He travelled into Mauritania, where he is supposed to have first met with chymistry, and to have imbibed the principles of his art from the writings of Geber: which opinion is countenanced by the conformity observable between the two. The Spanish authors ascribe the occasion of his journey to an amour: he had fallen in love, it seems, with a maiden of that country, who obstinately refused his addresses. Upon enquiring into the reason, she shewed him a cancered breast. Lully, like a generous gallant, immediately resolved on a voyage to Mauritania, where Geber had lived, to seek some relief for his mistress. He ended his days in Africa; where, after having taken up the quality of missionary, and preaching the gospel among the infidels, he was stoned to death 1.

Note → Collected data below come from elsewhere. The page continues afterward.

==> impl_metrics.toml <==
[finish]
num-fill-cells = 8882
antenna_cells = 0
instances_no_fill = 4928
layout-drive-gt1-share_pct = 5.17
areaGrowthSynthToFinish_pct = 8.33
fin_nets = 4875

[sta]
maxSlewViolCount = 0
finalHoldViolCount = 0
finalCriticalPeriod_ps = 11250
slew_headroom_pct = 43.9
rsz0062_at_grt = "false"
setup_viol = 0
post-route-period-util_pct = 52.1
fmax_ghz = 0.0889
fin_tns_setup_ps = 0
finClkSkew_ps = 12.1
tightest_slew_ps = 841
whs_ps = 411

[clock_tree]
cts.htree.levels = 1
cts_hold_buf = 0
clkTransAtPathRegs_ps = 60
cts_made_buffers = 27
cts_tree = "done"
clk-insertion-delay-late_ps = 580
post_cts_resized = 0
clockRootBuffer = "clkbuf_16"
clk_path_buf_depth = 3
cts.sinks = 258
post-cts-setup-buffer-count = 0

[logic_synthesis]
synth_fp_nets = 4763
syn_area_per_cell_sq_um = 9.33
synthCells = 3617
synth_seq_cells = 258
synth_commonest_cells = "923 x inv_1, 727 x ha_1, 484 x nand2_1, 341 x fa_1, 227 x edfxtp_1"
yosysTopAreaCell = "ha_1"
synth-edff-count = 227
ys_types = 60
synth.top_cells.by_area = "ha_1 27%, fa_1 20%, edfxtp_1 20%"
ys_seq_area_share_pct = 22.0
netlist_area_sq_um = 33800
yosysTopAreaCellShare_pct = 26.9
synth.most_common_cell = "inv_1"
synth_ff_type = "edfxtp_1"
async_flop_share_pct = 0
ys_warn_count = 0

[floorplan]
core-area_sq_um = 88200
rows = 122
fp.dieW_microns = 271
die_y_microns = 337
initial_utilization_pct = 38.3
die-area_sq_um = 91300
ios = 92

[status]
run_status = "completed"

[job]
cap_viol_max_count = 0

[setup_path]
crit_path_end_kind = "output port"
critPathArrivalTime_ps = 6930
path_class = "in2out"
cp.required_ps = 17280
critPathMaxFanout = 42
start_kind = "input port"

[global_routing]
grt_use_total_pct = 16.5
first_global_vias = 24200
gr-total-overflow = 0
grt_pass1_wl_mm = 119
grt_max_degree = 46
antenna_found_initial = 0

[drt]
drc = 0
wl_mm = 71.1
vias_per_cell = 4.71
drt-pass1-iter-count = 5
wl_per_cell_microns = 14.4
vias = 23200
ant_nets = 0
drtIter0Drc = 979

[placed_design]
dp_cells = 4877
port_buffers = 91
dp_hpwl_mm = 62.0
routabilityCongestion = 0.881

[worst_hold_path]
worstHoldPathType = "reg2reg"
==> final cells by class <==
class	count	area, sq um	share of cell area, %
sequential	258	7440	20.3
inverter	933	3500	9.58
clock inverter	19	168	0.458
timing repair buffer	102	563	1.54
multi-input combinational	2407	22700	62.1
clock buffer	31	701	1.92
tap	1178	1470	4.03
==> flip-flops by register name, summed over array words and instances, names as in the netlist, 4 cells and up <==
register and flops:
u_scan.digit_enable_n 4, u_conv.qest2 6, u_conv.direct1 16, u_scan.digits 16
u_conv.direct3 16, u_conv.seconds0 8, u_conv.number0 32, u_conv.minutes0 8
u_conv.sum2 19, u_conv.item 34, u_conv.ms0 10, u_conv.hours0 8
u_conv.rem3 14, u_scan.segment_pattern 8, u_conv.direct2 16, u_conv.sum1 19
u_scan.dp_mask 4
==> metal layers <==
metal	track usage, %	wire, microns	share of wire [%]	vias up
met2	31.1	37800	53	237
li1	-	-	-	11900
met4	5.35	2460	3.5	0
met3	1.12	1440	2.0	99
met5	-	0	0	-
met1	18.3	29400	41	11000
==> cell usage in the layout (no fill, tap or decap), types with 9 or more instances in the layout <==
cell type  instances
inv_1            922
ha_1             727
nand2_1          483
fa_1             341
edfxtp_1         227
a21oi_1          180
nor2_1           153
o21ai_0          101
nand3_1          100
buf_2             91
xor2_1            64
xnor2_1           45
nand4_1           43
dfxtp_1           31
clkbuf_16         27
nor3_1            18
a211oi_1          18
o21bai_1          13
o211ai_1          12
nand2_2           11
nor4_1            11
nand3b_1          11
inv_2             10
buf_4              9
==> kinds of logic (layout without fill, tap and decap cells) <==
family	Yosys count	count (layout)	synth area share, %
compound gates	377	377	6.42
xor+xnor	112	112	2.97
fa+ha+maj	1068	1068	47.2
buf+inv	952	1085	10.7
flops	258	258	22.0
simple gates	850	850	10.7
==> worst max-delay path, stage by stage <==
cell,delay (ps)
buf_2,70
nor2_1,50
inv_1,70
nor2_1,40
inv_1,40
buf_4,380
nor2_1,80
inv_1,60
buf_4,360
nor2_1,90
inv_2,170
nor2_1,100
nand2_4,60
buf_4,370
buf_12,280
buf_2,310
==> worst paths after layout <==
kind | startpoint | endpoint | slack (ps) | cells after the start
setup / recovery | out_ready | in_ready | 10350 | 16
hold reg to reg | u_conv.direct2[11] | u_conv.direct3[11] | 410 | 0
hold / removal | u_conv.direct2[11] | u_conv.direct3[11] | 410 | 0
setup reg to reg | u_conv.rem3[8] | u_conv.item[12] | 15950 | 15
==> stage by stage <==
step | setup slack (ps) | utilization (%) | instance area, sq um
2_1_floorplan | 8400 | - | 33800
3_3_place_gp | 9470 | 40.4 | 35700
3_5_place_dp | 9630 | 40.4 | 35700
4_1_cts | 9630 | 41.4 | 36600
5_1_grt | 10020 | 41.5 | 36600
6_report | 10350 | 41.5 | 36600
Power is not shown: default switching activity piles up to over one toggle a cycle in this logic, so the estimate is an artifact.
==> src/rtl/ostt_pkg.sv <==
// Shared constants, codes and types for the one-shot timer table.
`timescale 1ns / 1ps
`default_nettype none
package ostt_pkg;

	localparam int SLOTS_DEF       = 16;
	localparam int COUNT_WIDTH_DEF = 32;

	localparam int KIND_W       = 2;
	localparam int ID_W         = 16;
	localparam int TIMEOUT_W    = 32;
	localparam int WORD_W       = 32;
	localparam int RANGE_LO_W   = 16;
	localparam int RANGE_HI_W   = 17;
	localparam int SLOT_INDEX_W = 4;

	localparam logic [KIND_W-1:0] KIND_TICK  = 2'd0;
	localparam logic [KIND_W-1:0] KIND_RUN   = 2'd1;
	localparam logic [KIND_W-1:0] KIND_STOP  = 2'd2;
	localparam logic [KIND_W-1:0] KIND_CLEAR = 2'd3;

	localparam logic RES_REPLY  = 1'b0;
	localparam logic RES_EXPIRY = 1'b1;

	// Strobes from the controller to the datapath.
	typedef struct packed {
		logic capture;
		logic rd_en;
		logic proc;
		logic flush;
		logic reply;
	} dp_cmd_t;

	// Status from the datapath to the controller.
	typedef struct packed {
		logic [KIND_W-1:0] kind;
		logic              hit;
		logic              stall;
		logic              pend_v;
		logic              ofree;
	} dp_stat_t;

	typedef struct packed {
		logic                     result_kind;
		logic [SLOT_INDEX_W-1:0]  slot_index;
		logic                     found;
		logic [ID_W-1:0]          expired_id;
		logic signed [WORD_W-1:0] expired_a;
		logic signed [WORD_W-1:0] expired_b;
		logic                     last;
	} res_t;

endpackage
`default_nettype wire

==> src/rtl/ostt_ifs.sv <==
// Valid/ready channel interfaces for commands and results of the timer table.
`timescale 1ns / 1ps
`default_nettype none
interface ostt_cmd_if;
	import ostt_pkg::*;

	logic                     valid;
	logic                     ready;
	logic [KIND_W-1:0]        kind;
	logic [ID_W-1:0]          timer_id;
	logic [TIMEOUT_W-1:0]     timeout;
	logic signed [WORD_W-1:0] param_a;
	logic signed [WORD_W-1:0] param_b;
	logic [RANGE_LO_W-1:0]    range_low;
	logic [RANGE_HI_W-1:0]    range_high;

	modport source (output valid, kind, timer_id, timeout, param_a, param_b, range_low,
		range_high, input ready);
	modport sink (input valid, kind, timer_id, timeout, param_a, param_b, range_low,
		range_high, output ready);
endinterface
<file path="config.mk">
export PLATFORM = sky130hd
export DESIGN_NAME = prime_sieve_generator_core
export DESIGN_NICKNAME = d
export VERILOG_FILES = /design/src/psg_pkg.sv /design/src/psg_ram.sv /design/src/psg_seq.sv /design/src/prime_sieve_generator_core.sv
export SDC_FILE = /design/constraint.sdc
export NUM_CORES = 1
export LEC_CHECK = 0
export ABC_AREA = 1
export BUFFER_PORTS_ARGS = -buffer_cell sky130_fd_sc_hd__buf_4
export CORE_UTILIZATION = 45
export CTS_CLUSTER_SIZE = 14
export DETAILED_ROUTE_END_ITERATION = 8
export GPL_TIMING_DRIVEN = 1
export SLEW_MARGIN = 15
export SYNTH_ARGS = -nofsm -noshare
export SYNTH_HDL_FRONTEND = slang
export SYNTH_HIERARCHICAL = 1
export SYNTH_SLANG_ARGS = --single-unit
</file>
<file path="constraint.sdc">
create_clock -name clk -period 19.8 [get_ports clk]
set_input_delay 2.97 -clock clk [delete_from_list [all_inputs] [get_ports clk]]
set_output_delay 2.97 -clock clk [all_outputs]
set_load 0.01 [all_outputs]
</file>
$ cat src/hw/rtl/byo_pkg.sv
`default_nettype none

package byo_pkg;

	localparam int MARGIN_CS_DEF = 200;
	localparam int ONE_MONTH_CS  = 31 * 24 * 60 * 60 * 100;

	localparam int MAIN_W   = 24;
	localparam int LEN_W    = 19;
	localparam int CNT_W    = 8;
	localparam int BOARD_W  = 5;
	localparam int CFG_IDX_W = 3;
	localparam int CFG_DATA_W = 24;

	localparam logic [CFG_IDX_W-1:0] CFG_MAIN_TIME  = 3'd0;
	localparam logic [CFG_IDX_W-1:0] CFG_OT_LENGTH  = 3'd1;
	localparam logic [CFG_IDX_W-1:0] CFG_OT_STONES  = 3'd2;
	localparam logic [CFG_IDX_W-1:0] CFG_OT_PERIODS = 3'd3;
	localparam logic [CFG_IDX_W-1:0] CFG_BOARD_SIZE = 3'd4;

	localparam logic [MAIN_W-1:0]  MAIN_TIME_RST  = '0;
	localparam logic [LEN_W-1:0]   OT_LENGTH_RST  = '0;
	localparam logic [CNT_W-1:0]   OT_STONES_RST  = '0;
	localparam logic [CNT_W-1:0]   OT_PERIODS_RST = '0;
	localparam logic [BOARD_W-1:0] BOARD_SIZE_RST = 5'd19;

	localparam logic [1:0] REQ_MOVE   = 2'd0;
	localparam logic [1:0] REQ_SET    = 2'd1;
	localparam logic [1:0] REQ_RELOAD = 2'd2;

	// expected moves: size squared over six, never below one
	localparam logic [7:0] MOVES_TAB [32] = '{
		8'd1,   8'd1,   8'd1,   8'd1,   8'd2,   8'd4,   8'd6,   8'd8,
		8'd10,  8'd13,  8'd16,  8'd20,  8'd24,  8'd28,  8'd32,  8'd37,
		8'd42,  8'd48,  8'd54,  8'd60,  8'd66,  8'd73,  8'd80,  8'd88,
		8'd96,  8'd104, 8'd112, 8'd121, 8'd130, 8'd140, 8'd150, 8'd160
	};

endpackage

`default_nettype wire

$ cat src/hw/rtl/byoyomi_clock_and_move_budget_top.sv
// Two-player byo-yomi game clock with a move budget, in centiseconds.
// Request channel (req_valid / req_stall): req_type, player, elapsed_time,
// set_time, set_count. One request is taken at a time; req_stall stays high
// from acceptance until the result has been loaded into the output register.
// Response channel (rsp_valid / rsp_stall): one result per request, held in
// an output register while rsp_stall is high; a new request may be taken
// while it waits.
// In main time a Canadian block must first be split per stone; the one-month
// budget needs no division. A result may wait for an earlier one to leave;
// the next request is taken the cycle after it has been loaded. The budget
// comes from a shared restoring divider, one quotient bit a cycle over a
// 34-bit dividend, used twice for a Canadian block in main time, not at all
// for the one-month budget, else once. Configuration (cfg_we / cfg_idx /
// cfg_data) must be written while idle; the block does not enforce this.
// Main time only reaches the clocks on a reload request or at reset.
// Reset: configuration registers return to their reset values, both clocks
// load from them, no response is pending.
`default_nettype none

module byoyomi_clock_and_move_budget_top #(
	parameter int MARGIN_CS = byo_pkg::MARGIN_CS_DEF
) (
	input  wire                                    clk,
	input  wire                                    arst_n,

	input  wire                                    cfg_we,
	input  wire [byo_pkg::CFG_IDX_W-1:0]           cfg_idx,
	input  wire [byo_pkg::CFG_DATA_W-1:0]          cfg_data,

	input  wire                                    req_valid,
	output logic                                   req_stall,
	input  wire [1:0]                              req_type,
	input  wire                                    player,
	input  wire [23:0]                             elapsed_time,
	input  wire [23:0]                             set_time,
	input  wire [7:0]                              set_count,

	output logic                                   rsp_valid,
	input  wire                                    rsp_stall,
	output logic signed [31:0]                     time_left,
	output logic signed [8:0]                      stones_remaining,
	output logic signed [8:0]                      periods_remaining,
	output logic                                   in_overtime,
	output logic signed [31:0]                     move_budget
);

	localparam logic [2:0] ST_IDLE = 3'd0;
	localparam logic [2:0] ST_UPD  = 3'd1;
	localparam logic [2:0] ST_PREP = 3'd2;
	localparam logic [2:0] ST_NUM  = 3'd3;
	localparam logic [2:0] ST_DIV  = 3'd4;
	localparam logic [2:0] ST_FIN  = 3'd5;

	localparam int DIV_W = 34;
	localparam logic [5:0] DIV_LAST = 6'(DIV_W - 1);
	localparam logic signed [35:0] MARGIN_W = 36'(MARGIN_CS);
	localparam logic signed [31:0] MONTH_W = 32'(byo_pkg::ONE_MONTH_CS);

	logic [2:0] state_q;

	logic [byo_pkg::MAIN_W-1:0]  main_time_q;
	logic [byo_pkg::LEN_W-1:0]   ot_len_q;
	logic [byo_pkg::CNT_W-1:0]   ot_stones_q;
	logic [byo_pkg::CNT_W-1:0]   ot_periods_q;
	logic [byo_pkg::BOARD_W-1:0] board_size_q;

	logic signed [31:0] rt_q [2];
	logic signed [8:0]  sl_q [2];
	logic signed [8:0]  pl_q [2];
	logic               of_q [2];

	logic [1:0]  req_type_q;
	logic        player_q;
	logic [23:0] elapsed_q;
	logic [23:0] set_time_q;
	logic [7:0]  set_count_q;

	logic signed [29:0] prod_q;
	logic [18:0]        extra_q;
	logic signed [35:0] add_q;
	logic               neg_q;
	logic               month_q;
	logic               phase1_q;
	logic [DIV_W-1:0]   dn_q;
	logic [7:0]         dr_q;
	logic [7:0]         dd_q;
	logic [5:0]         cnt_q;

	logic signed [31:0] cur_rt;
	logic signed [8:0]  cur_sl;
	logic signed [8:0]  cur_pl;
	logic               cur_of;

	logic signed [31:0] nx_rt;
	logic signed [8:0]  nx_sl;
	logic signed [8:0]  nx_pl;
	logic               nx_of;
	logic signed [32:0] sub;
	logic signed [31:0] sub_sat;
	logic signed [8:0]  sl_dec;
	logic signed [8:0]  pl_dec;

	logic signed [9:0]  pm1;
	logic signed [29:0] prod;
	logic [7:0]         moves;

	logic signed [35:0] num;
	logic signed [35:0] num_abs;
	logic [7:0]         dvs;
	logic signed [35:0] addend;
	logic               month;

	logic [8:0]         rsh;
	logic               ge;
	logic [7:0]         rnext;

	logic signed [35:0] qs;
	logic signed [35:0] a;
	logic signed [31:0] a_clamp;
	logic               out_free;

	assign cur_rt = rt_q[player_q];
	assign cur_sl = sl_q[player_q];
	assign cur_pl = pl_q[player_q];
	assign cur_of = of_q[player_q];
	assign moves  = byo_pkg::MOVES_TAB[board_size_q];

	assign req_stall = (state_q != ST_IDLE);
	assign out_free  = !rsp_valid || !rsp_stall;

	always_comb begin
		sub     = 33'(cur_rt) - $signed({9'd0, elapsed_q});
		sub_sat = (sub[32] != sub[31]) ? 32'sh8000_0000 : sub[31:0];
		sl_dec  = (cur_sl > -9'sd255) ? cur_sl - 9'sd1 : -9'sd255;
		pl_dec  = (cur_pl > -9'sd255) ? cur_pl - 9'sd1 : -9'sd255;
		nx_rt = cur_rt;
		nx_sl = cur_sl;
		nx_pl = cur_pl;
		nx_of = cur_of;
		unique case (req_type_q)
			byo_pkg::REQ_MOVE: begin
				nx_rt = sub_sat;
				if (cur_of) begin
					if (ot_stones_q != '0)
						nx_sl = sl_dec;
					else if (ot_periods_q != '0 && elapsed_q > {5'd0, ot_len_q})
						nx_pl = pl_dec;
				end
				if (!cur_of && sub_sat <= 32'sd0) begin
					nx_rt = 32'({13'd0, ot_len_q});
					nx_sl = 9'({1'b0, ot_stones_q});
					nx_pl = 9'({1'b0, ot_periods_q});
					nx_of = 1'b1;
				end else if (cur_of && ot_stones_q != '0 && sl_dec <= 9'sd0) begin
					nx_rt = 32'({13'd0, ot_len_q});
					nx_sl = 9'({1'b0, ot_stones_q});
				end else if (cur_of && ot_periods_q != '0) begin
					nx_rt = 32'({13'd0, ot_len_q});
				end
			end
			byo_pkg::REQ_SET: begin
				nx_rt = 32'({8'd0, set_time_q});
				if (set_count_q != '0)
					nx_of = 1'b1;
				if (ot_stones_q != '0)
					nx_sl = 9'({1'b0, set_count_q});
				else
					nx_pl = 9'({1'b0, set_count_q});
			end
			default: begin
			end
		endcase
	end

	always_comb begin
		pm1  = 10'(cur_pl) - 10'sd1;
		prod = $signed({1'b0, ot_len_q}) * pm1;
	end

	always_comb begin
		logic signed [35:0] rem36;
		logic signed [35:0] len36;
		rem36  = 36'(cur_rt);
		len36  = 36'($signed({1'b0, ot_len_q}));
		month  = 1'b0;
		num    = rem36 - MARGIN_W;
		dvs    = moves;
		addend = '0;
		if (ot_len_q == '0) begin
			num = rem36 - MARGIN_W;
		end else if (ot_stones_q == '0 && ot_periods_q == '0) begin
			month = 1'b1;
		end else if (cur_of) begin
			if (ot_stones_q != '0) begin
				dvs = ot_stones_q;
			end else begin
				num    = 36'(prod_q) - MARGIN_W;
				addend = len36 - MARGIN_W;
			end
		end else begin
			if (ot_stones_q != '0) begin
				num    = rem36 + $signed({17'd0, extra_q}) - MARGIN_W;
				addend = $signed({17'd0, extra_q}) - MARGIN_W;
			end else begin
				num    = rem36 + 36'(prod_q) - MARGIN_W;
				addend = len36 - MARGIN_W;
			end
		end
		num_abs = num[35] ? -num : num;
	end

	// restoring divider step, one quotient bit per cycle
	always_comb begin
		rsh   = {dr_q, dn_q[DIV_W-1]};
		ge    = rsh >= {1'b0, dd_q};
		rnext = ge ? 8'(rsh - {1'b0, dd_q}) : rsh[7:0];
	end

	always_comb begin
		qs = 36'($signed({2'b0, dn_q}));
		if (neg_q)
			qs = -qs;
		a = qs + add_q;
		if (a < 36'sd0)
			a = '0;
		if (a > 36'(cur_rt))
			a = 36'(cur_rt);
		a_clamp = month_q ? MONTH_W : a[31:0];
	end

	always_ff @(posedge clk or negedge arst_n) begin
		if (!arst_n) begin
			main_time_q  <= byo_pkg::MAIN_TIME_RST;
			ot_len_q     <= byo_pkg::OT_LENGTH_RST;
			ot_stones_q  <= byo_pkg::OT_STONES_RST;
			ot_periods_q <= byo_pkg::OT_PERIODS_RST;
			board_size_q <= byo_pkg::BOARD_SIZE_RST;
		end else if (cfg_we) begin
			unique case (cfg_idx)
				byo_pkg::CFG_MAIN_TIME:  main_time_q  <= cfg_data[byo_pkg::MAIN_W-1:0];
				byo_pkg::CFG_OT_LENGTH:  ot_len_q     <= cfg_data[byo_pkg::LEN_W-1:0];
				byo_pkg::CFG_OT_STONES:  ot_stones_q  <= cfg_data[byo_pkg::CNT_W-1:0];
				byo_pkg::CFG_OT_PERIODS: ot_periods_q <= cfg_data[byo_pkg::CNT_W-1:0];
				byo_pkg::CFG_BOARD_SIZE: board_size_q <= cfg_data[byo_pkg::BOARD_W-1:0];
				default: begin
				end
			endcase
		end
	end

	always_ff @(posedge clk or negedge arst_n) begin
		if (!arst_n) begin
			for (int i = 0; i < 2; i++) begin
				rt_q[i] <= 32'({8'd0, byo_pkg::MAIN_TIME_RST});
				sl_q[i] <= 9'({1'b0, byo_pkg::OT_STONES_RST});
				pl_q[i] <= 9'({1'b0, byo_pkg::OT_PERIODS_RST});
				of_q[i] <= (byo_pkg::MAIN_TIME_RST == '0);
			end
		end else if (state_q == ST_UPD) begin
			if (req_type_q == byo_pkg::REQ_RELOAD) begin
				for (int i = 0; i < 2; i++) begin
					rt_q[i] <= 32'({8'd0, main_time_q});
					sl_q[i] <= 9'({1'b0, ot_stones_q});
					pl_q[i] <= 9'({1'b0, ot_periods_q});
					of_q[i] <= (main_time_q == '0);
				end
			end else begin
				rt_q[player_q] <= nx_rt;
				sl_q[player_q] <= nx_sl;
				pl_q[player_q] <= nx_pl;
				of_q[player_q] <= nx_of;
			end
		end
	end

	always_ff @(posedge clk or negedge arst_n) begin
		if (!arst_n) begin
			state_q   <= ST_IDLE;
			rsp_valid <= 1'b0;
		end else begin
			if (state_q == ST_FIN && out_free)
				rsp_valid <= 1'b1;
			else if (!rsp_stall)
				rsp_valid <= 1'b0;
			unique case (state_q)
				ST_IDLE: begin
					if (req_valid)
						state_q <= ST_UPD;
				end
				ST_UPD: state_q <= ST_PREP;
				ST_PREP: begin
					if (ot_len_q != '0 && ot_stones_q != '0 && !cur_of)
						state_q <= ST_DIV;
					else
						state_q <= ST_NUM;
				end
				ST_NUM: state_q <= month ? ST_FIN : ST_DIV;
				ST_DIV: begin
					if (cnt_q == '0)
						state_q <= phase1_q ? ST_NUM : ST_FIN;
				end
				ST_FIN: begin
					if (out_free)
						state_q <= ST_IDLE;
				end
				default: state_q <= ST_IDLE;
			endcase
		end
	end

	always_ff @(posedge clk) begin
		unique case (state_q)
			ST_IDLE: begin
				req_type_q  <= req_type;
				player_q    <= player;
				elapsed_q   <= elapsed_time;
				set_time_q  <= set_time;
				set_count_q <= set_count;
			end
			ST_PREP: begin
				prod_q   <= prod;
				extra_q  <= '0;
				neg_q    <= 1'b0;
				phase1_q <= 1'b1;
				dn_q     <= DIV_W'(ot_len_q);
				dr_q     <= '0;
				dd_q     <= ot_stones_q;
				cnt_q    <= DIV_LAST;
			end
			ST_NUM: begin
				month_q  <= month;
				phase1_q <= 1'b0;
				neg_q    <= num[35];
				add_q    <= addend;
				dn_q     <= num_abs[DIV_W-1:0];
				dr_q     <= '0;
				dd_q     <= dvs;
				cnt_q    <= DIV_LAST;
			end
			ST_DIV: begin
				dn_q  <= {dn_q[DIV_W-2:0], ge};
				dr_q  <= rnext;
				cnt_q <= cnt_q - 6'd1;
				if (cnt_q == '0 && phase1_q)
					extra_q <= {dn_q[17:0], ge};
			end
			ST_FIN: begin
				if (out_free) begin
					time_left         <= cur_rt;
					stones_remaining  <= cur_sl;
					periods_remaining <= cur_pl;
					in_overtime       <= cur_of;
					move_budget       <= a_clamp;
				end
			end
			default: begin
			end
		endcase
	end

endmodule

`default_nettype wire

185:1 The history of this eminent adept is very confused. Mutius, an author, is express, that that good man, being wholly intent upon religion, never applied himself either to chymistry or the philosopher's-stone: and yet we have various accounts of his making gold. Among a variety of authors, Gregory of Thoulouse asserts that "Lully offered EDWARD III, king of England, a supply of six millions to make war against the Infidels." Besides manuscripts, the following printed pieces bear Lully's name, viz. The Theory of the Philosopher's Stone: The Practise: The Transmutation of Metals: The Codicil: The Vade-Mecum: The Book of Experiments: The Explanation of his Testament: The Abridgements, or Accusations: and The Power of Riches.